Now we switch to a more general list of the best science books of 2012 from Cocktail Party Physics blog. It includes the best books in mathematics, physics, medicine, chemistry and so on:

  • The Particle at the End of the Universe by Sean M. Carroll
  • A Man of Misonceptions: The Life of an Eccentric in an Age of Change by John Glassie
  • The Idea Factory: Bell Labs and the Great Age of American Innovation, by Jon Gertner
  • The Signal and the Noise by Nate Silver
  • The Joy of X: A Guided Tour of Math from One to Infinity by Steven Strogatz
  • Fooling Houdini: Magicians, Mentalists, Math Geeks and the Hidden Powers of the Mind by Alex Stone
  • To The Last Breath: A Memoir of Going to Extremes by Francis Slakey
  • Trinity: A Graphic History of the First Atomic Bomb by Jonathan Fetter-Vorm
  • Breasts: A Natural and Unnatural History by Florence Williams
  • The Magic of Reality: How We Know What’s Really True by Richard Dawkins
  • Spillover: Animal Infections and the Next Human Pandemic by David Quammen
  • Turing’s Cathedral: The Origins of the Digital Universe by George Dyson
  • God’s Hotel: A Doctor, A Hospital, and a Pilgrimage to the Heart of Medicine by Victoria Sweet
  • Before the Lights Go Out: Conquering the Energy Crisis Before It Conquers Us by Maggie Koerth-Baker

Naturally, the books that interest me mostly are “The Particle at the End of the Universe”, “The Joy of X”, “Turing’s Cathedral”, “Trinity” and “Fooling Houdini”. The first one is another bestseller about perhaps the most popular particle of all times – the Higg’s Boson. “

The Joy of X” is a detailed tour through mathematics – including amazing facts from the history of mathematics and how it is related to philosophy, art and even literature.

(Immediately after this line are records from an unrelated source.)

## config.mk

```make
export PLATFORM = sky130hd
export DESIGN_NAME = vsrt_xlate_flat
export DESIGN_NICKNAME = d
export VERILOG_FILES = /design/src/rtl/vsrt_pkg.sv /design/src/rtl/vsrt_out_if.sv /design/src/rtl/vsrt_xlate.sv /design/src/flat_wrapper.sv
export SDC_FILE = /design/constraint.sdc
export NUM_CORES = 1
export LEC_CHECK = 0
export BUFFER_PORTS_ARGS = -buffer_cell sky130_fd_sc_hd__buf_2
export CAP_MARGIN = 10
export CELL_PAD_IN_SITES_DETAIL_PLACEMENT = 0
export CELL_PAD_IN_SITES_GLOBAL_PLACEMENT = 2
export CORE_MARGIN = 4
export CORE_UTILIZATION = 30
export CTS_BUF_LIST = sky130_fd_sc_hd__clkbuf_16
export DETAILED_ROUTE_END_ITERATION = 8
export PLACE_DENSITY = 0.78
export REMOVE_ABC_BUFFERS = 1
export SLEW_MARGIN = 20
export SYNTH_ARGS = -nofsm -noshare
export SYNTH_HDL_FRONTEND = slang
export SYNTH_SLANG_ARGS = --single-unit
```

## constraint.sdc

```tcl
create_clock -name i_clk -period 7.3 [get_ports i_clk]
set_input_delay 2.19 -clock i_clk [delete_from_list [all_inputs] [get_ports i_clk]]
set_output_delay 2.19 -clock i_clk [all_outputs]
set_load 0.1 [all_outputs]
```

## src/rtl/vsrt_pkg.sv

```systemverilog
// Package: types, constants, sine table and fixed-point helpers for the vertex transform.
package vsrt_pkg;

    localparam int SINE_TABLE_BITS = 10;
    localparam int QUARTER         = 1 << (SINE_TABLE_BITS - 2);
    localparam int J_W             = SINE_TABLE_BITS - 1;
    localparam int COEF_W          = 16;
    localparam int QTBL_W          = (QUARTER + 1) * COEF_W;
    localparam int PIPE_DEPTH      = 9;
    localparam int ADDR_W          = 5;

    localparam logic [63:0] HALF_PI_Q62 = 64'h6487ED5110B4611B;

    typedef enum logic [2:0] {
        REG_SCALE    = 3'd0,
        REG_ANGLE_X  = 3'd1,
        REG_ANGLE_Y  = 3'd2,
        REG_ANGLE_Z  = 3'd3,
        REG_OFFSET_X = 3'd4,
        REG_OFFSET_Y = 3'd5,
        REG_OFFSET_Z = 3'd6
    } t_reg_idx;

    typedef struct packed {
        logic signed [31:0] x;
        logic signed [31:0] y;
        logic signed [31:0] z;
    } t_vec;

    typedef struct packed {
        logic signed [COEF_W-1:0] sin_v;
        logic signed [COEF_W-1:0] cos_v;
    } t_sc;

    typedef struct packed {
        t_sc ax;
        t_sc ay;
        t_sc az;
    } t_trig;

    typedef struct packed {
        logic signed [31:0] scale;
        t_vec               offset;
    } t_cfg;

    // (a * b) >> 62 for unsigned Q62 operands
    function automatic logic [63:0] f_mul_q62(input logic [63:0] a, input logic [63:0] b);
        logic [127:0] m;
        m = {64'd0, a} * {64'd0, b};
        return m[125:62];
    endfunction

    // sine of x in Q62, 0 <= x <= pi/2, Taylor series
    function automatic logic [63:0] f_sine_q62(input logic [63:0] x);
        logic [63:0] x2;
        logic [63:0] term;
        logic [63:0] sum;
        int          k;
        x2   = f_mul_q62(x, x);
        term = x;
        sum  = x;
        for (k = 1; k < 40 && term != 64'd0; k++) begin
            term = f_mul_q62(term, x2) / 64'((2 * k) * (2 * k + 1));
            if (k[0]) begin
                sum = sum - term;
            end else begin
                sum = sum + term;
            end
        end
        return sum;
    endfunction

    // quarter-wave table, Q2.14, evaluated at elaboration
    function automatic logic [QTBL_W-1:0] f_build_qsine();
        logic [QTBL_W-1:0] tbl;
        logic [63:0]       step;
        logic [63:0]       rem;
        logic [63:0]       x;
        logic [63:0]       s;
        int                j;
        tbl  = '0;
        step = HALF_PI_Q62 / QUARTER;
        rem  = HALF_PI_Q62 % QUARTER;
        for (j = 0; j <= QUARTER; j++) begin
            x = step * 64'(j) + (rem * 64'(j)) / QUARTER;
            s = f_sine_q62(x);
            s = (s + (64'd1 << 47)) >> 48;
            tbl[j*COEF_W +: COEF_W] = s[COEF_W-1:0];
        end
        return tbl;
    endfunction

    localparam logic [QTBL_W-1:0] QSINE_TBL = f_build_qsine();

    function automatic logic signed [COEF_W-1:0] f_tbl(
        input logic [SINE_TABLE_BITS-1:0] idx
    );
        logic [1:0]                 q;
        logic [SINE_TABLE_BITS-3:0] r;
        logic [J_W-1:0]             j;
        logic signed [COEF_W-1:0]   v;
        q = idx[SINE_TABLE_BITS-1 -: 2];
        r = idx[SINE_TABLE_BITS-3:0];
        j = q[0] ? (J_W'(QUARTER) - J_W'(r)) : J_W'(r);
        v = QSINE_TBL[j*COEF_W +: COEF_W];
        return q[1] ? -v : v;
    endfunction

    function automatic t_sc f_sincos(input logic [15:0] angle);
        logic [SINE_TABLE_BITS-1:0] idx;
        t_sc                        sc;
        idx      = angle[15 -: SINE_TABLE_BITS];
        sc.sin_v = f_tbl(idx);
        sc.cos_v = f_tbl(idx + SINE_TABLE_BITS'(QUARTER));
        return sc;
    endfunction

    function automatic logic signed [31:0] f_sat32(input logic signed [47:0] v);
        if (v > 48'sd2147483647) begin
            return 32'sh7FFFFFFF;
        end else if (v < -48'sd2147483648) begin
            return 32'sh80000000;
        end else begin
            return v[31:0];
        end
    endfunction

endpackage

```

## src/rtl/vsrt_out_if.sv

```systemverilog
// Output channel: one transformed vertex word with valid/ready.
interface vsrt_out_if;
    logic               valid;
    logic               ready;
    logic signed [31:0] out_x;
    logic signed [31:0] out_y;
    logic signed [31:0] out_z;

    modport source (output valid, output out_x, output out_y, output out_z, input ready);
    modport sink   (input valid, input out_x, input out_y, input out_z, output ready);
endinterface

```

## src/rtl/vsrt_xlate.sv

```systemverilog
// Output stage: add offset, saturate, hold the result word for the sink.
module vsrt_xlate
    import vsrt_pkg::*;
(
    input  logic i_clk,
    input  logic i_rst_n,
    input  logic i_valid,
    output logic o_ready,
    input  t_vec i_vec,
    input  t_vec i_offset,
    vsrt_out_if.source o_out
);

    logic               r_v;
    t_vec               r_vec;
    logic signed [47:0] w_x;
    logic signed [47:0] w_y;
    logic signed [47:0] w_z;
    logic               w_en;

    assign w_en    = ~r_v | o_out.ready;
    assign o_ready = w_en;

    assign w_x = i_vec.x + i_offset.x;
    assign w_y = i_vec.y + i_offset.y;
    assign w_z = i_vec.z + i_offset.z;

    always_ff @(posedge i_clk) begin
        if (!i_rst_n) begin
            r_v <= 1'b0;
        end else if (w_en) begin
            r_v <= i_valid;
        end
    end

    always_ff @(posedge i_clk) begin
        if (w_en) begin
            r_vec.x <= f_sat32(w_x);
            r_vec.y <= f_sat32(w_y);
            r_vec.z <= f_sat32(w_z);
        end
    end

    assign o_out.valid = r_v;
    assign o_out.out_x = r_vec.x;
    assign o_out.out_y = r_vec.y;
    assign o_out.out_z = r_vec.z;

endmodule

```

## src/flat_wrapper.sv

```systemverilog
// flat-port wrapper written by rule: the top's interface ports become plain ports
module vsrt_xlate_flat import vsrt_pkg::*;
  (i_clk, i_rst_n, i_valid, o_ready, i_vec, i_offset, o_out_valid, o_out_out_x, o_out_out_y, o_out_out_z, o_out_ready);
  vsrt_out_if o_out_i ();
  input  logic i_clk;
  input  logic i_rst_n;
  input  logic i_valid;
  output logic o_ready;
  input  t_vec i_vec;
  input  t_vec i_offset;
  output wire logic [$bits(o_out_i.valid)-1:0] o_out_valid;
  output wire logic [$bits(o_out_i.out_x)-1:0] o_out_out_x;
  output wire logic [$bits(o_out_i.out_y)-1:0] o_out_out_y;
  output wire logic [$bits(o_out_i.out_z)-1:0] o_out_out_z;
  input wire logic [$bits(o_out_i.ready)-1:0] o_out_ready;
  assign o_out_valid = o_out_i.valid;
  assign o_out_out_x = o_out_i.out_x;
  assign o_out_out_y = o_out_i.out_y;
  assign o_out_out_z = o_out_i.out_z;
  assign o_out_i.ready = o_out_ready;
  vsrt_xlate u_core (.i_clk(i_clk), .i_rst_n(i_rst_n), .i_valid(i_valid), .o_ready(o_ready), .i_vec(i_vec), .i_offset(i_offset), .o_out(o_out_i));
endmodule
```

==> summary.md, run 1 <==
| Metric | Value |
|---|---|
| Status | `finished, final reports clean` |
| First-pass GRT wire length | `42000 microns` |
| Post-Syn Instances | `914` |
| FF-to-FF setup slack | `5.25 ns` |
| Largest net degree at the start of global routing | `58` |
| Netlist cell types | `72` |
| Worst r2r src | `u_core.o_out.valid` |
| Core ar. | `28000 sq um` |
| IO Pins | `294` |
| First-pass iteration count of the detailed router | `5` |
| Global-route usage over all layers | `16.7%` |
| Worst slew margin | `38.3%` |
| H-Tree Depth | `3` |
| Reg2Reg Depth | `3` |
| Detail Route Antenna Nets | `0` |
| Global route total overflow | `0` |
| R2R Path End | `u_core.o_out.out_x[3]` |
| CTS Buf Count | `9` |
| CP delay by family, top | `compound AO/OA/AOI/OAI gates` |
| Initial antenna violation count | `3` |
| WP data required | `7.35 ns` |
| Fin area | `10700 sq um` |
| Fin worst setup slack | `1.77 ns` |
| WHS Path Cells | `2` |
| Least-Margin Pin Slew | `0.923 ns` |
| Crit-path slowest cell | `a21oi_4` |
| Pwr Density | `302 nW/um^2` |
| Final hold vios | `0` |
| Port Buffers | `293` |
| Clk_skew | `0.00523 ns` |
| YS warnings | `0` |
| Minimum clock period after layout | `5.53 ns` |
| Static Leakage | `0.00483 uW` |
| Count of buffer and inverter cells on the critical path | `2` |
| Post-Syn Area | `8580 sq um` |
| Routed wire length | `27400 microns` |
| GP Congestion | `0.867` |
| Clock transition at the registers of the reported paths | `0.07 ns` |
| Post-CTS Resized | `0` |
| Post-CTS Hold Buffers | `0` |
| Placed cell area | `10400 sq um` |
| M1 WL | `12500 microns` |
| Worst Path Max Fanout | `28` |
| Root Driver | `clkbuf_16` |
| Initial core utilization | `30.6%` |
| Post-place setup slack | `1.35 ns` |
| Sequential-to-total area share from yosys stat | `33.8%` |
| Setup violators final | `0` |
| DRT iter0 DRCs | `518` |
| Routed vias/inst | `5.03` |
| CTS tree | `yes` |
| Clk_lat worst skew | `0.34 ns` |
| Maximum vdd drop | `0.177 mV` |
| Share of layout cells above drive strength 1 | `28.5%` |
| DR WL/cell | `17.4 microns` |
| Via count | `7908` |
| Vias in the first global route | `7794` |
| Post-synthesis register bit count | `97` |
| Worst-path cell chain | `buf_2, ha_1, inv_1, fa_1, nand2b_1, a21oi_1, o311a_1, a221o_2, a31oi_4, o21ai_4, o2111ai_2, a32oi_4, a21oi_4, o21ai_0` |
| Critical Path Source Type | `input port` |
| Fmax | `181 MHz` |
| Fin nets | `1484` |
| Post-DP HPWL | `22900 microns` |
| CP arrival | `5.58 ns` |
| Post-route DRC | `0` |
| # clock sinks | `97` |
| Number of max-cap violations | `0` |
| # rows | `61` |
| Worst Hold End | `u_core.o_out.out_x[29]` |
| Post-synth ARST share | `0%` |
| Die Area | `31400 sq um` |
| Avg Inst Size Synth | `9.38 sq um` |
| Top Layer Used | `met4` |
| Post-CTS Setup Bufs | `0` |
| Met2 WL | `12900 microns` |
| Post-route clock period utilization | `75.8%` |
| DR WL met3 | `1660 microns` |
| Crit path kind | `input port to register` |
| Die width | `177 microns` |
| RSZ-0062 raised after global routing | `false` |
| Tot Pwr | `3230 uW` |
| HP Start | `u_core.o_out.valid` |
| Area growth from synthesis to layout | `24.6%` |
| Worst setup EP type | `register` |
| Final Slew Violations | `0` |
| Die H | `177 microns` |
| Critical Path Max Stage Delay | `0.72 ns` |
| CP Launch Point | `i_vec[64]` |
| Ys flop type | `edfxtp_1` |
| Hold crit path type | `register to register` |
| Number of synthesized flops with an enable pin | `96` |
| Clk buf depth | `2` |
| Util after Layout | `38.1%` |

“Turing’s Cathedral” is a well-written and informative look at a small group of men and women, led by John von Neumann at the Institute for Advanced Study in Princeton, New Jersey, who built one of the first computers to realize Alan Turing’s vision of a Universal Machine.

“Trinity” is an astounding graphic history of the birth of nuclear weapons, retelling the story of the first atomic bomb.

And finally, “Fooling Houdini” is a journey to the understanding how experts magicians manipulate our minds using psychology, illusions, mathematics and so much more.

Other books, which I overlooked are, needless to say, also worth of your attention so be sure to add them to your reading list. And let’s hope 2013 will be a great year for science and physics books as well.